The previous three installments are available on YouTube, via Solmax:

In Part 4, three case histories will be featured. Two of them will reveal how unintended outcomes occurred due to a misunderstanding of physical and geochemical interactions, oversights in design, or inadequate specifications. The third case history will show how a laminated GCL was used and how it has functioned exceptionally well.

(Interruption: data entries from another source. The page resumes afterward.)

File: config.mk
export PLATFORM = sky130hd
export DESIGN_NAME = crc_parallel_gen_flat
export DESIGN_NICKNAME = d
export VERILOG_FILES = /design/src/rtl/crc_parallel_gen_if.sv /design/src/rtl/crc_parallel_gen.sv /design/src/flat_wrapper.sv
export SDC_FILE = /design/constraint.sdc
export NUM_CORES = 1
export LEC_CHECK = 0
export CORE_ASPECT_RATIO = 1.75
export CORE_UTILIZATION = 40
export DETAILED_ROUTE_END_ITERATION = 16
export PLACE_DENSITY = 0.64
export SLEW_MARGIN = 0
export SYNTH_ARGS = -nofsm -noshare
export SYNTH_HDL_FRONTEND = slang
export SYNTH_SLANG_ARGS = --single-unit
export TNS_END_PERCENT = 100
File: constraint.sdc
create_clock -name clk -period 3.2 [get_ports clk]
set_input_delay 0.48 -clock clk [delete_from_list [all_inputs] [get_ports clk]]
set_output_delay 0.48 -clock clk [all_outputs]
set_load 0.02 [all_outputs]
File: src/rtl/crc_parallel_gen_if.sv
// Word-level bus between the framer and the CRC engine: message words in, checksum words out.
interface crc_parallel_gen_if #(
    parameter int DATA_W = 8
);
    logic              load;
    logic              in_valid;
    logic              d_finish;
    logic [DATA_W-1:0] crc_in;
    logic [DATA_W-1:0] crc_out;
    logic              out_valid;
    logic              crc_done;
    logic              busy;

    modport master (
        output load, in_valid, d_finish, crc_in,
        input  crc_out, out_valid, crc_done, busy
    );

    modport slave (
        input  load, in_valid, d_finish, crc_in,
        output crc_out, out_valid, crc_done, busy
    );
endinterface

Details on the case histories, via Solmax:

  • In Case History 1, the GCL was used alone in a final cover (not overlain by a geomembrane). Wet-dry cycling combined with cation exchange altered the GCL significantly, leading to much higher percolation rates than anticipated.
  • In Case History 2, the GCL was used in a composite liner for a landfill consisting of a high density polyethylene geomembrane over a needle-punched GCL.  Due to a downturn in economic conditions, the leachate collection system and waste were not placed over the composite liner, allowing the liner to remain exposed. Examination of the GCL after ten years of exposure demonstrated that the GCL was much more permeable than anticipated after exposure, and had experienced significant internal erosion.
  • In Case History 3, a laminated GCL (or GCLL) is being used in a final cover at a high-elevation mine site.  The GCLL has functioned exceptionally well, with percolation rates typically less than 3 mm/yr, demonstrating the efficacy of a GCL-only solution. In each of these cases, careful attention to basic principles and design details would have (Case Histories 1 and 2) or have (Case History 3) led to a highly successful outcome.